Current-induced forces and hot spots in biased nanojunctions

Jing-Tao Lü; Rasmus B Christensen; Jian-Sheng Wang; Per Hedegård; Mads Brandbyge

doi:10.1103/PhysRevLett.114.096801

Current-induced forces and hot spots in biased nanojunctions

Phys Rev Lett. 2015 Mar 6;114(9):096801. doi: 10.1103/PhysRevLett.114.096801. Epub 2015 Mar 4.

Authors

Jing-Tao Lü^{1

2

3}, Rasmus B Christensen², Jian-Sheng Wang⁴, Per Hedegård³, Mads Brandbyge⁵

Affiliations

¹ School of Physics and Wuhan National High Magnetic Field Center, Huazhong University of Science and Technology, 430074 Wuhan, China.
² Department of Micro- and Nanotechnology, Technical University of Denmark, 2800 Kongens Lyngby, Denmark.
³ Niels Bohr Institute, Nano-Science Center, University of Copenhagen, 2100 Copenhagen Ø, Denmark.
⁴ Department of Physics, National University of Singapore, 117551 Singapore, Republic of Singapore.
⁵ Center for Nanostructured Graphene (CNG), Department of Micro- and Nanotechnology, Technical University of Denmark, 2800 Kongens Lyngby, Denmark.

PMID: 25793838
DOI: 10.1103/PhysRevLett.114.096801

Abstract

We investigate theoretically the interplay of current-induced forces (CIFs), Joule heating, and heat transport inside a current-carrying nanoconductor.

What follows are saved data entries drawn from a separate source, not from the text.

### config.mk
export PLATFORM = sky130hd
export DESIGN_NAME = rst_seq_gen_flat
export DESIGN_NICKNAME = d
export VERILOG_FILES = /design/src/rtl/rst_seq_gen_if.sv /design/src/rtl/rst_seq_gen.sv /design/src/flat_wrapper.sv
export SDC_FILE = /design/constraint.sdc
export NUM_CORES = 1
export LEC_CHECK = 0
export CORE_ASPECT_RATIO = 0.6
export CORE_UTILIZATION = 50
export DETAILED_ROUTE_END_ITERATION = 12
export GPL_TIMING_DRIVEN = 0
export PLACE_DENSITY = 0.76
export REMOVE_ABC_BUFFERS = 1
export SLEW_MARGIN = 10
export SYNTH_ARGS = -nofsm -noshare
export SYNTH_HDL_FRONTEND = slang
export SYNTH_SLANG_ARGS = --single-unit
### constraint.sdc
create_clock -name sys_clk -period 2.8 [get_ports sys_clk]
set_input_delay 0.56 -clock sys_clk [delete_from_list [all_inputs] [get_ports sys_clk]]
set_output_delay 0.56 -clock sys_clk [all_outputs]
set_load 0.005 [all_outputs]
### src/rtl/rst_seq_gen_if.sv
// Signal bundle between the reset sequencer and its environment.
// The sequencer side uses the master modport; pll/software/watchdog stimulus comes from the slave side.
interface rst_seq_gen_if #(
    parameter int N_CH  = 4,
    parameter int CNT_W = 8
);
    logic             pll_locked;
    logic             soft_rst_req;
    logic             wdog_kick;
    logic [N_CH-1:0]  rst_n;
    logic             seq_done;
    logic [1:0]       last_cause;
    logic             wdog_expired;
    logic [CNT_W-1:0] lock_loss_cnt;
    logic [1:0]       dbg_state;

    modport master (
        input  pll_locked, soft_rst_req, wdog_kick,
        output rst_n, seq_done, last_cause, wdog_expired, lock_loss_cnt, dbg_state
    );

    modport slave (
        output pll_locked, soft_rst_req, wdog_kick,
        input  rst_n, seq_done, last_cause, wdog_expired, lock_loss_cnt, dbg_state
    );
endinterface

### src/rtl/rst_seq_gen.sv
// Multi-channel reset sequencer: hold, lock filter, staged per-channel release, and
// re-sequencing on lock loss, software request or watchdog expiry. All outputs registered.
module rst_seq_gen #(
    parameter int N_CH       = 4,
    parameter int MIN_ASSERT = 32,
    parameter int LOCK_FILT  = 8,
    parameter int STAGE_DLY  = 16,
    parameter int WDOG_WIDTH = 26,
    parameter bit WDOG_EN    = 1'b1,
    parameter int CNT_W      = 8
) (
    input  logic          sys_clk,
    input  logic          sys_rst,
    rst_seq_gen_if.master bus
);
    localparam int HOLD_W = $clog2(MIN_ASSERT + 1);
    localparam int LOCK_W = $clog2(LOCK_FILT + 1);
    localparam int DLY_W  = $clog2(STAGE_DLY + 1);
    localparam int CH_W   = (N_CH > 1) ? $clog2(N_CH) : 1;

    typedef enum logic [1:0] {
        HOLD      = 2'd0,
        WAIT_LOCK = 2'd1,
        RELEASE   = 2'd2,
        RUN       = 2'd3
    } state_t;

    state_t                state_q, state_d;
    logic [HOLD_W-1:0]     hold_cnt_q, hold_cnt_d;
    logic [LOCK_W-1:0]     lock_cnt_q, lock_cnt_d;
    logic [DLY_W-1:0]      dly_cnt_q, dly_cnt_d;
    logic [CH_W-1:0]       ch_idx_q, ch_idx_d;
    logic [WDOG_WIDTH-1:0] wdog_cnt_q, wdog_cnt_d;
    logic [N_CH-1:0]       rst_n_q, rst_n_d;
    logic                  seq_done_q, seq_done_d;
    logic [1:0]            cause_q, cause_d;
    logic                  wdx_q, wdx_d;
    logic [CNT_W-1:0]      llc_q, llc_d;

    logic ev_lock, ev_soft, ev_wdog, ev_active;

    always_comb begin
        ev_lock   = !bus.pll_locked;
        ev_soft   = bus.soft_rst_req;
        ev_wdog   = WDOG_EN && (wdog_cnt_q == '1) && !bus.wdog_kick;
        ev_active = (state_q == RELEASE) || (state_q == RUN);
    end

    always_comb begin
        state_d    = state_q;
        hold_cnt_d = hold_cnt_q;
        lock_cnt_d = lock_cnt_q;
        dly_cnt_d  = dly_cnt_q;
        ch_idx_d   = ch_idx_q;
        wdog_cnt_d = wdog_cnt_q;
        rst_n_d    = rst_n_q;
        cause_d    = cause_q;
        wdx_d      = wdx_q;
        llc_d      = llc_q;

        case (state_q)
            HOLD: begin
                rst_n_d = '0;
                if (hold_cnt_q == HOLD_W'(MIN_ASSERT - 1)) begin
                    state_d    = WAIT_LOCK;
                    hold_cnt_d = '0;
                    lock_cnt_d = '0;
                end else begin
                    hold_cnt_d = hold_cnt_q + HOLD_W'(1);
                end
            end
            WAIT_LOCK: begin
                if (!bus.pll_locked) begin
                    lock_cnt_d = '0;
                end else if (lock_cnt_q == LOCK_W'(LOCK_FILT - 1)) begin
                    state_d    = RELEASE;
                    lock_cnt_d = '0;
                    ch_idx_d   = '0;
                    dly_cnt_d  = '0;
                end else begin
                    lock_cnt_d = lock_cnt_q + LOCK_W'(1);
                end
            end
            RELEASE: begin
                if (dly_cnt_q == DLY_W'(STAGE_DLY - 1)) begin
                    dly_cnt_d = '0;
                    for (int k = 0; k < N_CH; k++) begin
                        if (CH_W'(k) == ch_idx_q) rst_n_d[k] = 1'b1;
                    end
                    if (ch_idx_q == CH_W'(N_CH - 1)) begin
                        state_d  = RUN;
                        ch_idx_d = '0;
                    end else begin
                        ch_idx_d = ch_idx_q + CH_W'(1);
                    end
                end else begin
                    dly_cnt_d = dly_cnt_q + DLY_W'(1);
                end
            end
            RUN: begin
                // Kick wins over expiry; an expiring count is overridden by the re-sequence below.
                if (WDOG_EN) begin
                    if (bus.wdog_kick) wdog_cnt_d = '0;
                    else               wdog_cnt_d = wdog_cnt_q + WDOG_WIDTH'(1);
                end
            end
            default: state_d = HOLD;
        endcase

        if (ev_active && (ev_lock || ev_soft || ev_wdog)) begin
            state_d    = HOLD;
            hold_cnt_d = '0;
            lock_cnt_d = '0;
            dly_cnt_d  = '0;
            ch_idx_d   = '0;
            wdog_cnt_d = '0;
            rst_n_d    = '0;
            if (ev_lock) begin
                cause_d = 2'd1;
                if (llc_q != '1) llc_d = llc_q + CNT_W'(1);
            end else if (ev_soft) begin
                cause_d = 2'd2;
            end else begin
                cause_d = 2'd3;
                wdx_d   = 1'b1;
            end
        end

        seq_done_d = (state_d == RUN);
    end

    always_ff @(posedge sys_clk) begin
        if (sys_rst) begin
            state_q    <= HOLD;
            hold_cnt_q <= '0;
            lock_cnt_q <= '0;
            dly_cnt_q  <= '0;
            ch_idx_q   <= '0;
            wdog_cnt_q <= '0;
            rst_n_q    <= '0;
            seq_done_q <= 1'b0;
            cause_q    <= 2'd0;
            wdx_q      <= 1'b0;
            llc_q      <= '0;
        end else begin
            state_q    <= state_d;
            hold_cnt_q <= hold_cnt_d;
            lock_cnt_q <= lock_cnt_d;
            dly_cnt_q  <= dly_cnt_d;
            ch_idx_q   <= ch_idx_d;
            wdog_cnt_q <= wdog_cnt_d;
            rst_n_q    <= rst_n_d;
            seq_done_q <= seq_done_d;
            cause_q    <= cause_d;
            wdx_q      <= wdx_d;
            llc_q      <= llc_d;
        end
    end

    assign bus.rst_n         = rst_n_q;
    assign bus.seq_done      = seq_done_q;
    assign bus.last_cause    = cause_q;
    assign bus.wdog_expired  = wdx_q;
    assign bus.lock_loss_cnt = llc_q;
    assign bus.dbg_state     = state_q;
endmodule

### src/flat_wrapper.sv
// flat-port wrapper written by rule: the top's interface ports become plain ports
module rst_seq_gen_flat 
#(
    parameter int N_CH       = 4,
    parameter int MIN_ASSERT = 32,
    parameter int LOCK_FILT  = 8,
    parameter int STAGE_DLY  = 16,
    parameter int WDOG_WIDTH = 26,
    parameter bit WDOG_EN    = 1'b1,
    parameter int CNT_W      = 8
)
  (sys_clk, sys_rst, bus_pll_locked, bus_soft_rst_req, bus_wdog_kick, bus_rst_n, bus_seq_done, bus_last_cause, bus_wdog_expired, bus_lock_loss_cnt, bus_dbg_state);
  rst_seq_gen_if #(.N_CH(N_CH), .CNT_W(CNT_W)) bus_i ();
  input  logic sys_clk;
  input  logic sys_rst;
  input wire logic [$bits(bus_i.pll_locked)-1:0] bus_pll_locked;
  input wire logic [$bits(bus_i.soft_rst_req)-1:0] bus_soft_rst_req;
  input wire logic [$bits(bus_i.wdog_kick)-1:0] bus_wdog_kick;
  output wire logic [$bits(bus_i.rst_n)-1:0] bus_rst_n;
  output wire logic [$bits(bus_i.seq_done)-1:0] bus_seq_done;
  output wire logic [$bits(bus_i.last_cause)-1:0] bus_last_cause;
  output wire logic [$bits(bus_i.wdog_expired)-1:0] bus_wdog_expired;
  output wire logic [$bits(bus_i.lock_loss_cnt)-1:0] bus_lock_loss_cnt;
  output wire logic [$bits(bus_i.dbg_state)-1:0] bus_dbg_state;
  assign bus_i.pll_locked = bus_pll_locked;
  assign bus_i.soft_rst_req = bus_soft_rst_req;
  assign bus_i.wdog_kick = bus_wdog_kick;
  assign bus_rst_n = bus_i.rst_n;
  assign bus_seq_done = bus_i.seq_done;
  assign bus_last_cause = bus_i.last_cause;
  assign bus_wdog_expired = bus_i.wdog_expired;
  assign bus_lock_loss_cnt = bus_i.lock_loss_cnt;
  assign bus_dbg_state = bus_i.dbg_state;
  rst_seq_gen #(.N_CH(N_CH), .MIN_ASSERT(MIN_ASSERT), .LOCK_FILT(LOCK_FILT), .STAGE_DLY(STAGE_DLY), .WDOG_WIDTH(WDOG_WIDTH), .WDOG_EN(WDOG_EN), .CNT_W(CNT_W)) u_core (.sys_clk(sys_clk), .sys_rst(sys_rst), .bus(bus_i));
endmodule
# Word-level counts from Yosys, hierarchy flattened
# Cells that the tools add are included.
[totals] ff_bits=61 latchBits=0 mem_bits_rw=0 mem_bits_ro=0 memories=0
[op_classes] add_sub_neg=6 n_mul=0 div=0 magnitude_cmp=0 eq_ne=21 shift=0 muxes=30 n_bitwise=2 n_reduce_logical=22
[ops] operator="adder 26 x 1 -> 26 bit (second input constant)" count=1
[ops] operator="equality test 26 bit (second input constant)" count=1
[ops] operator="two-way mux 26 bit" count=1
[ops] operator="two-way mux 2 bit" count=11
[ops] operator="AND reduction 3 bit" count=7
[ops] operator="two-way mux 4 bit" count=4
[ops] operator="one-hot mux 4 bit (2 select lines)" count=2
[ops] operator="two-way mux 5 bit" count=3
[ops] operator="inequality test 2 bit (second input constant)" count=6
[ops] operator="one-hot mux 5 bit (2 select lines)" count=1
[ops] operator="adder 8 x 1 -> 8 bit (second input constant)" count=1
[ops] operator="equality test 2 bit (second input constant)" count=4
[ops] operator="inequality test 8 bit (second input constant)" count=1
[ops] operator="adder 6 x 1 -> 6 bit (second input constant)" count=1
[ops] operator="equality test 6 x 5 -> 1 bit (second input constant)" count=1
[ops] operator="two-way mux 6 bit" count=1
[ops] operator="one-hot mux 2 bit (3 select lines)" count=1
[ops] operator="nonzero test 2 bit" count=3
[ops] operator="adder 5 x 1 -> 5 bit (second input constant)" count=1
[ops] operator="equality test 5 x 4 -> 1 bit (second input constant)" count=1
[ops] operator="two-way mux 1 bit" count=5
[ops] operator="adder 4 x 1 -> 4 bit (second input constant)" count=1
[ops] operator="equality test 2 bit (first input constant)" count=2
[ops] operator="equality test 4 x 3 -> 1 bit (second input constant)" count=1
[ops] operator="13 further kinds" count=20

# Depth between registers and ports, before layout
# Gate-level depths: netlist of the first run.
[logic_depth] ltp_word=6 ltp_mapped=6 ltp_nobuf=5

# Worst setup path after synthesis of the first run
# OpenSTA, ideal clock, no wires.
[synth_timing] path_type="reg2reg" start="register u_core.wdog_cnt_q[0]" end="register u_core.wdog_cnt_q[22]" t_arrival_ns=1.860 required_time_ns=2.720 setup_slack_ns=0.860 stages_incl_launch_ff=7 n_path_buf=1 period_less_slack_ns=1.940 cell_sequence="dfxtp_1 ha_1 nand3_1 or4_1 buf_2 or4_1 a211oi_2"
[synth_between] elab_chain_len=5
[synth_lines] item="start: declaration" line="rst_seq_gen.sv:33" source="logic [WDOG_WIDTH-1:0] wdog_cnt_q, wdog_cnt_d;"
[synth_lines] item="start signal: assignment" line="rst_seq_gen.sv:151" source="wdog_cnt_q <= wdog_cnt_d;"
[synth_lines] item="parallel branches: the longest is 5 deep, another holds adder 26 x 1 -> 26 bit"
# Several ways; the timed one is not identified.
# A chain may end at the register's enable or synchronous reset.

# Worst setup path after layout of the first run
[layout_timing] start="register u_core.wdog_cnt_q[4]" end="register u_core.wdog_cnt_q[6]"
# The elaborated chain is that of the path after synthesis.

==> impl_metrics.py, run 1 <==
metrics = {
    "outcome": {
        "outcome": "finished clean",
    },
    "sta": {
        "post-route-min-period_ns": 2.59,
        "maxSlewViolCount": 0,
        "rsz0062_at_grt": "no",
        "maxSlewHeadroom": 0.328,
        "fin_skew_ns": 0.00872,
        "worst_slack_ns": 0.213,
        "fmax_mhz": 387,
        "whs_ns": 0.444,
        "setup_viol": 0,
        "hold_viol": 0,
        "worstMarginPinSlew_ns": 1.01,
        "finalCritPeriodShare": 0.924,
    },
    "floorplan": {
        "coreArea_um2": 5650,
        "fp.dieH_um": 61.7,
        "initial_core_util": 0.526,
        "ios": 23,
        "dieArea_um2": 6260,
        "std_cell_rows": 21,
        "die_x_um": 101,
    },
    "setup_path": {
        "r2r_setup_slack_ns": 0.21,
        "start_kind": "flip-flop",
        "max_stage_delay_ns": 0.72,
        "r2r-start": "u_core.wdog_cnt_q[4]$_SDFFE_PP0P_",
        "critPathMaxFanout": 22,
        "reg2reg_depth": 6,
        "crit-reg2reg-capture": "u_core.wdog_cnt_q[6]$_SDFFE_PP0P_",
        "crit_path_end_kind": "flip-flop",
        "worstSetupPathType": "flip-flop to flip-flop",
        "worstPathRequired_ns": 2.98,
        "crit_path_top_delay_cell": "or4_1",
        "crit_arrival_ns": 2.77,
        "crit_top_cell": "buf_8",
        "worstPathCellList": "nand4_4, or4_1, o31ai_4, buf_8, buf_8, nor3_1",
    },
    "cts": {
        "numCtsBuffers": 9,
        "tritoncts": "yes",
        "cts_sinks": 61,
        "post_cts_buffers": 0,
        "clockBufferDepth": 2,
        "insertion_delay_ns": 0.34,
        "hold_buffers": 0,
        "h-tree-depth": 3,
        "clockRootBuffer": "clkbuf_8",
        "clkTransAtPathRegs_ns": 0.07,
    },
    "yosys": {
        "synth_fa_ha_area_frac": 0.0379,
        "synth_compound_area_frac": 0.189,
        "synthXorXnorAreaFrac": 0.0472,
        "synth_common_cells": "dfxtp_1 (61), nor3_1 (24), nand2_1 (22)",
        "ys_seq_area_frac": 0.411,
        "avgSynthCellArea_um2": 8.73,
        "synth_top_family_by_area": "simple AND/OR/NAND/NOR gates",
        "synth_cell_types": 49,
        "synth_top_area_frac": 0.411,
        "async_flop_share": 0,
        "synth_top_flop_cell": "dfxtp_1",
        "synth-seq-cells": 61,
        "yosys.area_share.simple": 0.267,
        "synthMuxAreaShare": 0.00674,
        "ys.warnings.count": 0,
        "synth.most_common_cell": "dfxtp_1",
        "yosysTopAreaCell": "dfxtp_1",
        "synthesis.area_um2": 2970,
        "synthTopCellsByArea": "dfxtp_1 (41%), nor3_1 (4.0%), a211oi_1 (3.8%)",
        "synth_edf_count": 0,
        "netlist_instances": 340,
    },
    "final_layout": {
        "drive_above_1_share": 0.0744,
        "finalNetCount": 372,
        "diodes": 0,
        "area_growth_pct": 17.3,
        "multi_input_area_um2": 1640,
        "nFillCells": 485,
        "seq_area_um2": 1220,
    },
    "min_path": {
        "hold_class": "flip-flop to flip-flop",
        "hold_path_depth": 2,
        "hp-start": "u_core.dly_cnt_q[4]$_SDFFE_PP0P_",
        "holdPathEnd": "u_core.dly_cnt_q[4]$_SDFFE_PP0P_",
    },
    "grt": {
        "grt_start_max_net_pins": 26,
        "grt_overflow": 0,
        "grt_pass1_vias": 2244,
        "grt_pass1_wl_mm": 11.1,
        "grt_usage": 0.233,
        "antenna_found_initial": 0,
    },
    "routing": {
        "drt_first_pass_iters": 4,
        "vias": 2633,
        "drt-initial-drc-count": 172,
        "drc": 0,
        "routed_wirelength_mm": 6.59,
        "avgViaCountPerCell": 5.94,
        "drtAntennaViolNets": 0,
        "wl_per_cell_um": 14.9,
    },
    "job": {
        "drv_cap": 0,
    },
    "power_and_ir_drop": {
        "p_leak_nw": 1.09,
        "vdd_drop_max_v": 0.000265,
        "powerDensity_nw_per_um2": 521,
    },
    "placement": {
        "dpl_worst_slack_ns": 0.178,
        "place_congestion": 0.761,
        "hpwlAfterDp_mm": 4.33,
        "portBuffers": 22,
    },
}
[cells by family after synthesis]
| logic type | after synthesis |
|---|---|
| mux | 2 |
| simple gates | 139 |
| xor+xnor | 16 |
| buf+inv | 30 |
| fa+ha+maj | 9 |
| compound gates | 83 |
| flops | 61 |
[sequential cells by signal (all words and copies together) (netlist names)]
name / flops
u_core.bus.dbg_state: 2
u_core.bus.last_cause: 2
u_core.bus.lock_loss_cnt: 8
u_core.bus.rst_n: 4
u_core.bus.seq_done: 1
u_core.bus.wdog_expired: 1
u_core.ch_idx_q: 2
u_core.dly_cnt_q: 5
u_core.hold_cnt_q: 6
u_core.lock_cnt_q: 4
u_core.wdog_cnt_q: 26
[worst max-delay path, delay by kind of cell (launching register included)]
family | cells | cell delay (ns)
buffers and inverters | 2 | 0.45
flip-flops | 1 | 0.46
AO/OA/AOI/OAI | 1 | 0.53
AND/OR/NAND/NOR | 3 | 0.97
[report_power, final]
group | total [mW] | leakage [nW] | internal [mW] | switching (mW)
Combinational | 0.0391 | 0.479 | 0.0160 | 0.0232
Clock | 0.899 | 0.116 | 0.547 | 0.352
Sequential | 0.875 | 0.492 | 0.871 | 0.00420
[cell type report]
type	instances	area share
multi-input combinational	249	0.470
sequential	61	0.351
timing repair buffer	24	0.0719
clock buffer	12	0.0446
tap	80	0.0287
clock inverter	4	0.0201
inverter	13	0.0140
[worst max path at each step]
stage | startpoint | to | slack, ns | cells past startpoint
2_1_floorplan | u_core.wdog_cnt_q[4]$_SDFFE_PP0P_ | u_core.bus.rst_n[0]$_SDFFE_PP0P_ | -0.51 | 4
3_3_place_gp | u_core.wdog_cnt_q[4]$_SDFFE_PP0P_ | u_core.bus.rst_n[3]$_SDFFE_PP0P_ | -1.64 | 4
3_5_place_dp | u_core.bus.dbg_state[1]$_SDFF_PP0_ | u_core.wdog_cnt_q[18]$_SDFFE_PP0P_ | 0.18 | 4
4_1_cts | u_core.bus.dbg_state[1]$_SDFF_PP0_ | u_core.wdog_cnt_q[22]$_SDFFE_PP0P_ | 0.08 | 4
5_1_grt | u_core.wdog_cnt_q[4]$_SDFFE_PP0P_ | u_core.wdog_cnt_q[10]$_SDFFE_PP0P_ | 0.04 | 6
6_report | u_core.wdog_cnt_q[4]$_SDFFE_PP0P_ | u_core.wdog_cnt_q[6]$_SDFFE_PP0P_ | 0.21 | 6
[metal layers]
metal,track usage,wire length [µm]
met2,0.337,2770
met5,0,0
met1,0.331,3470
met3,0.0817,311
met4,0.0621,42
[layout by cell type, fill, tap and decap left out, types with 2 or more instances in the layout]
master,n
dfxtp_1,60
nand3b_1,3
o31ai_1,8
clkinv_2,2
o21ai_0,15
mux2i_1,2
nand3_1,14
xnor2_1,9
and4b_1,2
a211oi_1,15
ha_1,9
inv_1,13
and3_1,3
a21oi_1,21
a211oi_2,2
a41oi_1,2
o41ai_1,2
nor2_1,19
a31oi_1,7
nand4b_1,3
nor2b_1,2
or4_1,12
nor4_1,3
and3b_1,2
or3_1,6
bufinv_16,2
a311oi_1,2
or2_2,3
nor3_1,24
nand2_1,22
nand4_1,8
nand2b_1,3
clkbuf_8,11
clkdlybuf4s50_1,22
buf_8,2
nor3b_1,2
and4_1,4
xor2_1,7
[per-stage QoR]
| stage | cell area (µm²) | setup TNS [ns] | utilization | instances | power (mW) |
|---|---|---|---|---|---|
| final | 3480 | 0 | 0.616 | 443 | 1.81 |
| after global routing | 3480 | 0 | 0.616 | 443 | 1.87 |
| after CTS | 3480 | 0 | 0.616 | 443 | 1.83 |
| after detailed placement | 3260 | 0 | 0.576 | 427 | 0.934 |
| after global placement | 3220 | -75.01 | 0.569 | 425 | 0.928 |
| after floorplan | 2900 | -21.46 | - | 323 | 0.912 |
[timing repair]
action,in CTS,in global routing
setup endpoints to repair,0,7
endpoints found under the hold margin,0,0
gates resized for setup,0,1
No activity file was read; power rests on OpenSTA's default activity.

We find that the CIFs, due to the electron-phonon coherence, can control the spatial heat dissipation in the conductor. This yields a significant asymmetric concentration of excess heating (hot spot) even for a symmetric conductor. When coupled to the electrode phonons, CIFs drive different phonon heat flux into the two electrodes. First-principles calculations on realistic biased nanojunctions illustrate the importance of the effect.